=== Dataset content ===

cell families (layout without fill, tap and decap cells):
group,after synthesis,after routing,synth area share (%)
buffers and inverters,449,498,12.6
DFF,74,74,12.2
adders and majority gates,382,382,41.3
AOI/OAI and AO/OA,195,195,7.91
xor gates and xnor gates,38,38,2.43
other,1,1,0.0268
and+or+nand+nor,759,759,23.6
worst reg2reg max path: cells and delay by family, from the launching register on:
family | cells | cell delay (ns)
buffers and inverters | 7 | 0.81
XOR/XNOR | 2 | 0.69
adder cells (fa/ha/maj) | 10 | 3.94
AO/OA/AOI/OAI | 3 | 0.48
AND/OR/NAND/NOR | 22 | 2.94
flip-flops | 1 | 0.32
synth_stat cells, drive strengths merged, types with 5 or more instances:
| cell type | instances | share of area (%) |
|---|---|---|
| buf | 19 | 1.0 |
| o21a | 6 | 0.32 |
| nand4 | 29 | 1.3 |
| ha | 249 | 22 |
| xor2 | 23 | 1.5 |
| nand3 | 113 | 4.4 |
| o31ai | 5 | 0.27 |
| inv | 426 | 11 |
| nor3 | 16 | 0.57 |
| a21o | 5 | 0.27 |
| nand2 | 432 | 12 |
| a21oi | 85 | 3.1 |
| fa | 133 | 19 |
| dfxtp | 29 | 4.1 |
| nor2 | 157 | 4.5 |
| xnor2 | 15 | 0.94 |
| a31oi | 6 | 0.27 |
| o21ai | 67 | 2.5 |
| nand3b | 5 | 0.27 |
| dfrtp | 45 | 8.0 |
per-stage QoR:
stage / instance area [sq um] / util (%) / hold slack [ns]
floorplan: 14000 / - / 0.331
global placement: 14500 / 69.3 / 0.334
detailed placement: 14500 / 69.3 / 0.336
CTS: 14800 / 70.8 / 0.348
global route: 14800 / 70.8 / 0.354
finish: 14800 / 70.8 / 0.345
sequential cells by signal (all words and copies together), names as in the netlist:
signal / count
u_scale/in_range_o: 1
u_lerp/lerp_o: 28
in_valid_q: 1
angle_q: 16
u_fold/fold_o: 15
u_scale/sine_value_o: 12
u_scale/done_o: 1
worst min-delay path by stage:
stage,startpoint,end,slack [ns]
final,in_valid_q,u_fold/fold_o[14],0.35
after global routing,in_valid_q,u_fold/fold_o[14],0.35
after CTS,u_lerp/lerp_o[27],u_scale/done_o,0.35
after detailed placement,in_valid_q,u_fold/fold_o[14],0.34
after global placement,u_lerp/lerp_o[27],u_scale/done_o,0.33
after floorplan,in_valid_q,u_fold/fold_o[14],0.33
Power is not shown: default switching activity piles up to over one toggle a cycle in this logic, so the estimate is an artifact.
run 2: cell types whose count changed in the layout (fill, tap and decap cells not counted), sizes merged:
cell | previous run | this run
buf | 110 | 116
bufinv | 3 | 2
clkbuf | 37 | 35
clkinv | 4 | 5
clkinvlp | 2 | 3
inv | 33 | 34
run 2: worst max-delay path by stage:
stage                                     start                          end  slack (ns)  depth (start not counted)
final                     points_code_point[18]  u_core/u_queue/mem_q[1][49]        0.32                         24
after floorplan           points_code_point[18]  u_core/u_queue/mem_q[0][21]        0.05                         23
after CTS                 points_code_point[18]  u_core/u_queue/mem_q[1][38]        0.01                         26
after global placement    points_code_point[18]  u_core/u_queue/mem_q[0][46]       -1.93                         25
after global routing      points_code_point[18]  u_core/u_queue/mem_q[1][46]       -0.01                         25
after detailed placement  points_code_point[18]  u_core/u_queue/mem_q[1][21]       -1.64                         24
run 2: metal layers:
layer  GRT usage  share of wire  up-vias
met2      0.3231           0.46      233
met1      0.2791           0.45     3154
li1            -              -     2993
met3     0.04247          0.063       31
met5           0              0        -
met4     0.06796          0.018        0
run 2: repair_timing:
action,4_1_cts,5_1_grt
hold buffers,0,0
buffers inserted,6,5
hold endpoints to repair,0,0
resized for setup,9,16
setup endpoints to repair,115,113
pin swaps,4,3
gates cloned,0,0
`config.mk`:
```
export PLATFORM = sky130hd
export DESIGN_NAME = dhs_cell
export DESIGN_NICKNAME = d
export VERILOG_FILES = /design/src/sv/dhs_pkg.sv /design/src/sv/dhs_cell.sv
export SDC_FILE = /design/constraint.sdc
export NUM_CORES = 1
export LEC_CHECK = 0
export BUFFER_PORTS_ARGS = -buffer_cell sky130_fd_sc_hd__buf_2
export CAP_MARGIN = 10
export CORE_AREA = 2 2 104 106
export CTS_CLUSTER_DIAMETER = 120
export DETAILED_ROUTE_END_ITERATION = 7
export DIE_AREA = 0 0 106 108
export PLACE_DENSITY_LB_ADDON = 0.25
export SLEW_MARGIN = 20
export SYNTH_ARGS = -nofsm -noshare
export SYNTH_HDL_FRONTEND = slang
export SYNTH_SLANG_ARGS = --single-unit
```
`constraint.sdc`:
```
create_clock -name clk -period 22.1 [get_ports clk]
set_input_delay 2.21 -clock clk [delete_from_list [all_inputs] [get_ports clk]]
set_output_delay 2.21 -clock clk [all_outputs]
set_load 0.05 [all_outputs]
```
`src/sv/dhs_pkg.sv`:
```
// shared types and constants of the drill hole sorter
package dhs_pkg;

	localparam int STORE_DEPTH_DEF = 64;
	localparam int COORD_W         = 24;
	localparam int DIA_W           = 16;
	localparam int KEY_W           = DIA_W + 2 * COORD_W;

	typedef logic signed [COORD_W-1:0] coord_t;
	typedef logic [DIA_W-1:0]          dia_t;
	typedef logic [KEY_W-1:0]          key_t;

	typedef struct packed {
		logic valid;
		logic gt;
		key_t key;
	} link_t;

	localparam logic [COORD_W-1:0] SIGN_FLIP = {1'b1, {(COORD_W-1){1'b0}}};

	function automatic key_t make_key(coord_t x, coord_t y, dia_t d);
		return {d, unsigned'(x) ^ SIGN_FLIP, unsigned'(y) ^ SIGN_FLIP};
	endfunction

endpackage

```
`src/sv/dhs_cell.sv`:
```
// one sorting cell: holds a key, shifts right on insert and left on drain
module dhs_cell (
	input  logic          clk,
	input  logic          arst_n,
	input  logic          insert,
	input  logic          pop,
	input  dhs_pkg::key_t ins_key,
	input  dhs_pkg::link_t prv,
	input  dhs_pkg::link_t nxt,
	output dhs_pkg::link_t link
);
	import dhs_pkg::*;

	logic valid_q;
	key_t key_q;
	logic gt;

	assign gt   = valid_q && (key_q > ins_key);
	assign link = '{valid: valid_q, gt: gt, key: key_q};

	always_ff @(posedge clk or negedge arst_n) begin
		if (!arst_n) begin
			valid_q <= 1'b0;
		end else if (pop) begin
			valid_q <= nxt.valid;
		end else if (insert) begin
			valid_q <= valid_q | prv.valid;
		end
	end

	always_ff @(posedge clk) begin
		if (pop) begin
			key_q <= nxt.key;
		end else if (insert) begin
			if (prv.gt) begin
				key_q <= prv.key;
			end else if (gt || (!valid_q && prv.valid)) begin
				key_q <= ins_key;
			end
		end
	end

endmodule

```
# Yosys cells after proc, flatten, opt, wreduce, memory -nomap -nowiden
# Index checks and enable logic that the tools add are counted.
# totals
output_inout_bits	66
in_bits	200
regBits	65
# op_classes
reduce_logical	7
mux	6
n_lt_le_gt_ge	1
n_bitwise	1
# op_table
op	count
$mux W64	4
$gt A64 B64 Y1	1
$reduce_bool A3 Y1	1
$logic_and A1 B1 Y1	2
$mux W1	2
$reduce_and A2 Y1	1
$reduce_bool A2 Y1	1
$logic_not A1 Y1	1
$logic_or A1 B1 Y1	1
$or A1 B1 Y1	1

# Logic depth before layout (Yosys ltp)
# logic_depth
depth_word	7
depth_mapped	9
mapped_depth_nobuf	8

# Least setup slack after synthesis
# No wires, ideal clock.
# synth_timing
path_type	input -> register
startpoint	input port ins_key[14]
endpoint	register key_q[0], enable pin
arrival_time_ps	8364
required_ps	21519
path_buffers	0
path_stages	8
setup_ps	581
path_slack_ps	13155
path_cell_list	inv_1 ha_1 nand4_1 or4_1 a21o_1 a31oi_1 nor4_1 o31ai_1
# synth_between
elab_chain_len	5
# synth_rtl
item	line	source
from (decl)	dhs_cell.sv:7	input dhs_pkg::key_t ins_key,
$gt A64 B64 Y1	dhs_cell.sv:18	assign gt = valid_q && (key_q > ins_key);
$logic_and A1 B1 Y1	dhs_cell.sv:18	
$logic_or A1 B1 Y1	dhs_cell.sv:37	end else if (gt || (!valid_q && prv.valid)) begin
$reduce_bool A3 Y1 (no line)	--	
$reduce_and A2 Y1 (no line)	--	
to (signal assigned)	dhs_cell.sv:33	key_q <= nxt.key;
to (signal assigned)	dhs_cell.sv:36	key_q <= prv.key;
to (signal assigned)	dhs_cell.sv:38	key_q <= ins_key;
to (decl)	dhs_cell.sv:15	key_t key_q;
# No other way between the ends.
# A chain may end at the register's enable or synchronous reset.

==> results.sh <==
export IMPL_status="finished clean"
export IMPL_vdd_ir_drop_worst_v=0.0000316
export IMPL_row_count=37
export IMPL_setup_viol=0
export IMPL_core_area_um2=10200
export IMPL_arrival_ps=4800
export IMPL_grt_max_degree=132
export IMPL_io_buffers=264
export IMPL_areaGrowthSynthToFinish_pct=32.5
export IMPL_powerDensity_nw_per_um2=60.2
export IMPL_netlist_area_um2=4900
export IMPL_criticalPathCategory="in -> out"
export IMPL_ys_seq_area_share_pct=39.7
export IMPL_gr_usage_all_layers_pct=24.1
export IMPL_crit_end="link[64]"
export IMPL_r2r_start="key_q[46]$_DFFE_PP_"
export IMPL_cts_buffer_depth=2
export IMPL_min_path_type="reg -> reg"
export IMPL_worst_path_buf_inv=3
export IMPL_wire_per_inst_um=15.1
export IMPL_dp_cells=896
export IMPL_drt_iter0_markers=215
export IMPL_relSlewSlack_pct=47.9
export IMPL_grt_pass1_wl_um=21600
export IMPL_ff2ff_path_depth=8
export IMPL_cp_start_kind="input pin"
export IMPL_cap_violations=0
export IMPL_initial_core_util_pct=47.9
export IMPL_post_cts_buffers=0
export IMPL_final_min_clock_period_ps=7010
export IMPL_holdBufCountCts=0
export IMPL_timing_rr_end="key_q[42]$_DFFE_PP_"
export IMPL_fillCellCount=902
export IMPL_p_leak_nw=3.47
export IMPL_cts_tree="done"
export IMPL_drtAntennaViolNets=0
export IMPL_vias=4701
export IMPL_clk_latency_ps=340
export IMPL_finalPower_mw=0.391
export IMPL_io_pins=266
export IMPL_path_cells="buf_2 > inv_1 > ha_1 > nand4_1 > nor4_1 > nand4_1 > a31oi_1 > nor4_1 > nor3_1 > buf_2"
export IMPL_synth_seq_cells=65
export IMPL_ctsResizeCount=0
export IMPL_hold_viol=0
export IMPL_slowest_delay_ps=640
export IMPL_crit_fanout=4
export IMPL_htreeDepth=3
export IMPL_synth_cells=516
export IMPL_drtPass1Iterations=4
export IMPL_slew_viol_final=0
export IMPL_setup_tns_final_ps=0
export IMPL_fin_worst_skew_ps=6.42
export IMPL_required_ps=19890
export IMPL_fmax_mhz=143
export IMPL_crit_path_top_delay_cell="nor4_1"
export IMPL_numCtsBuffers=9
export IMPL_cp_top_family="simple AND/OR/NAND/NOR gates"
export IMPL_ys_top_cells_by_area="edfxtp_1, ha_1, mux2i_1, o21ai_0, nand2_1"
export IMPL_fin_cells=913
export IMPL_crit_start="ins_key[46]"
export IMPL_netlist_area_leader_share_pct=39.2
export IMPL_yosys_warnings=0
export IMPL_crit_path_end_kind="output pin"
export IMPL_rsz0062_at_grt="false"
export IMPL_post_synth_top_area_cell="edfxtp_1"
export IMPL_gp_congestion=0.846
export IMPL_clock_sinks=65
export IMPL_routed_via_density=5.15
export IMPL_cts_root_buf="clkbuf_8"
export IMPL_drive_above_1_share_pct=36.1
export IMPL_synth_distinct_cells=32
export IMPL_totalWireLength_um=13800
export IMPL_period_share_pct=31.7
export IMPL_dp_hpwl_um=11100
export IMPL_die_height_um=108
export IMPL_avgSynthCellArea_um2=9.50
export IMPL_worstMarginPinSlew_ps=782
export IMPL_die_area_um2=11400
export IMPL_drc=0
export IMPL_syn_nets=780
export IMPL_grt_ovfl_total=0
export IMPL_layout_nets=1035
export IMPL_antenna_found_initial=0
export IMPL_worst_slack_ps=15090
export IMPL_dp_slack_ps=15060
export IMPL_cts_clk_slew_worst_paths_ps=70
export IMPL_critical_path_depth=10
export IMPL_grt_pass1_vias=4732
export IMPL_die_x_um=106
export IMPL_reg2reg_setup_slack_ps=18890
## registers in the layout, indices dropped and copies added (netlist names)
register	count
key_q	64
valid_q	1
## worst min path at each step
stage	startpoint	endpoint	cells after the start
finish	valid_q$_DFFE_PN0P_	valid_q$_DFFE_PN0P_	2
global route	valid_q$_DFFE_PN0P_	valid_q$_DFFE_PN0P_	2
CTS	valid_q$_DFFE_PN0P_	valid_q$_DFFE_PN0P_	2
detailed placement	valid_q$_DFFE_PN0P_	valid_q$_DFFE_PN0P_	2
global placement	valid_q$_DFFE_PN0P_	valid_q$_DFFE_PN0P_	2
floorplan	valid_q$_DFFE_PN0P_	valid_q$_DFFE_PN0P_	2
## cell type report
class / instances / area [um2] / area share, %
Multi-Input combinational cell: 362 / 2620 / 40.4
Inverter: 66 / 248 / 3.82
Antenna cell: 1 / 2.50 / 0.0385
Sequential cell: 65 / 1950 / 30.0
Clock inverter: 6 / 25.0 / 0.385
Timing Repair Buffer: 267 / 1350 / 20.8
Clock buffer: 10 / 128 / 1.97
Tap cell: 136 / 170 / 2.62
## routing by layer
layer / track usage [%] / share of wire (%)
met5: 0 / 0
met4: 8.65 / 1.8
met3: 4.28 / 6.4
met2: 45.6 / 53
met1: 27.2 / 39
## power by group
group	internal [mW]	total (mW)	leakage, nW	switching (mW)
Clock	0.0389	0.0855	0.0800	0.0466
Sequential	0.153	0.160	0.669	0.00728
Combinational	0.0477	0.145	2.72	0.0976
## metrics by stage
stage          hold WS (ps)  util, %  area, um2
3_3_place_gp            592     61.9       6330
6_report                616     63.5       6490
2_1_floorplan           549        -       4900
4_1_cts                 614     63.4       6490
3_5_place_dp            601     61.9       6330
5_1_grt                 691     63.4       6490
## cells in the final DEF, fill, tap and decap left out, types with 6 or more instances in the layout
master / n
o21ai_0: 71
a21o_1: 6
nand2_1: 82
nand3_1: 8
clkbuf_8: 9
nand4_1: 12
mux2i_1: 64
a21oi_1: 26
inv_1: 66
ha_1: 64
buf_2: 262
edfxtp_1: 64
## worst reg2reg max path, cell delays in order (launching register included)
cell      delay, ps
edfxtp_1        390
ha_1            330
nand4_1         180
nor4_1          640
nand4_1         220
a31oi_1         230
nor4_1          130
o31ai_4         260
buf_4           450
## cell families after synthesis
| logic type | Yosys count | share of synthesized area, % |
|---|---|---|
| buf+inv | 89 | 7.10 |
| fa+ha+maj | 64 | 16.3 |
| compound gates | 116 | 13.0 |
| mux | 64 | 13.1 |
| flops | 65 | 39.7 |
| simple gates | 118 | 10.8 |
## cell usage after synthesis
| cell type | count |
|---|---|
| a211oi_1 | 1 |
| o31ai_1 | 1 |
| edfxtp_1 | 64 |
| o31a_1 | 1 |
| clkbuf_1 | 16 |
| o32ai_1 | 1 |
| dfrtp_1 | 1 |
| a21o_1 | 6 |
| inv_1 | 66 |
| and4_1 | 4 |
| buf_2 | 5 |
| a21oi_1 | 26 |
| a221o_1 | 1 |
| nand4_1 | 12 |
| o211ai_1 | 1 |
| a22oi_1 | 1 |
| nand3_1 | 8 |
| a31oi_1 | 1 |
| a2111oi_0 | 1 |
| o221ai_1 | 1 |
| buf_4 | 2 |
| nor2_1 | 3 |
| a221oi_1 | 3 |
| ha_1 | 64 |
| mux2i_1 | 64 |
| and4bb_2 | 1 |
| nor2b_1 | 1 |
| nor3_1 | 4 |
| or4_1 | 1 |
| nor4_1 | 2 |
| nand2_1 | 82 |
| o21ai_0 | 71 |
(Power assumes the default switching activity.)
--- src/hdl/dotq_pkg.sv ---
// Package with the state encoding and result status codes of the deadline-ordered task queue.
package dotq_pkg;

	typedef enum logic [2:0] {
		ST_IDLE,
		ST_INS_CMP,
		ST_INS_PUT,
		ST_EXP_CMP,
		ST_EXP_FIN,
		ST_ACK
	} dotq_state_t;

	typedef logic [1:0] dotq_status_t;

	localparam dotq_status_t STATUS_ACCEPTED = 2'd0;
	localparam dotq_status_t STATUS_FULL     = 2'd1;
	localparam dotq_status_t STATUS_FIRED    = 2'd2;
	localparam dotq_status_t STATUS_NOTHING  = 2'd3;

	localparam logic FUNC_SCHEDULE = 1'b0;
	localparam logic FUNC_EXPIRE   = 1'b1;

endpackage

===

* _Work instruction_:
Could you return all lines from the data above that contain the string "this"?

* _Completed task_:
Power is not shown: default switching activity piles up to over one toggle a cycle in this logic, so the estimate is an artifact.
cell | previous run | this run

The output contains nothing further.